RIM has gradually lost market share in the bruising smart-phone wars, as Apple Inc. and devices running Google Inc.'s Android operating system have eaten into a market that RIM used to own. Geopolitical problems in markets crucial to RIM's international expansion, such as India and Saudi Arabia, didn't help.
But with its new PlayBook, RIM seems to have offered Bay Street a tablet from on high, capable of rewriting that increasingly grim narrative.
"We think the perception on RIM will change," Chris Umiastowski of TD Securities Inc. wrote in a research note to clients. "So long as RIM continues to execute, there are few reasons for bears to stay negative on the stock."
The PlayBook is a three-pronged attack. First, by exploiting weaknesses that business customers saw in the iPad, such as the lack of multi-tasking and video conferencing and its incompatibility with Adobe Systems Inc.'s Flash, RIM is likely to see strong interest from corporate clients.
Second, RIM continues its push into the consumer space by making its operating system more appealing; unlike the iPad, the Playbook can record video and take photographs.
Finally, the company gave strong signs of support to application developers, hinting at its developers' conference on Monday that RIM may soon gain ground on Apple and Google platforms in terms of compelling apps.

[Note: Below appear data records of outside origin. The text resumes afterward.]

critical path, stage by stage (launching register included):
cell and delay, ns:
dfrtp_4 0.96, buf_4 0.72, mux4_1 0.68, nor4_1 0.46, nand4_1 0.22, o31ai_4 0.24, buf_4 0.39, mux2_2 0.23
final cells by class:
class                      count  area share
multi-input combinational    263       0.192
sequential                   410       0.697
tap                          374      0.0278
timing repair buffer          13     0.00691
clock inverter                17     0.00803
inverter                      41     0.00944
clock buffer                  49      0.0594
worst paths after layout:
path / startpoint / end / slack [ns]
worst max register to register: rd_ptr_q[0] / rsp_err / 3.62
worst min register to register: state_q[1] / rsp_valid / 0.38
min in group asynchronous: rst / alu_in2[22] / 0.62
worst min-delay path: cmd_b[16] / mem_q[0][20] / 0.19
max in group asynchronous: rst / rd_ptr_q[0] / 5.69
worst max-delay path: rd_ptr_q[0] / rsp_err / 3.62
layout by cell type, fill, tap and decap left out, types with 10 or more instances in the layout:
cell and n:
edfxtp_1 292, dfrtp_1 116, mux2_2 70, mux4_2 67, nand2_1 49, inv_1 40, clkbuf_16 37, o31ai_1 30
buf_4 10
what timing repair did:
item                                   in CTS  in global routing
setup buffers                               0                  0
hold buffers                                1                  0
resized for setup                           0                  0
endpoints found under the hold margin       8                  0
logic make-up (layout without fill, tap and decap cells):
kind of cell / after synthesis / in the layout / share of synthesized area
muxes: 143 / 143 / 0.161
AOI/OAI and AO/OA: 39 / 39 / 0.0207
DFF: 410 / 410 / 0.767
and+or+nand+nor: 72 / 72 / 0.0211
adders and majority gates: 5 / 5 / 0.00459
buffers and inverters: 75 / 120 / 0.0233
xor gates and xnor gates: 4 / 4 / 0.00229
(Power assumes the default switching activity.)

That would make the product more appealing to consumers as well as the firm's core market among the productivity-minded.
"We think the tablet will be compelling for enterprises," said Tim Long, an analyst with BMO Nesbitt Burns Inc. "We also think the advertising service will help attract developers to the platform and provide additional revenue sources for RIM."
At the same time, however, RIM's push into the tablet market puts it up against a slew of powerful competitors, including Dell Inc. and Hewlett Packard. There is also speculation that the second generation of Apple's iPad will be ready by the time RIM actually starts to sell the PlayBook in the United States in early 2011, potentially deflating the company's momentum once again.
But even with its vague launch details, RIM's tablet has, for now, burnished the company's image at a much-needed point in its struggle to maintain relevance. RBC Dominion Securities Inc. analyst Mike Abramsky estimates that RIM may sell as many as six million PlayBooks in the first year. As a comparison, Apple sold three million iPads in the U.S. in its first 80 days on sale.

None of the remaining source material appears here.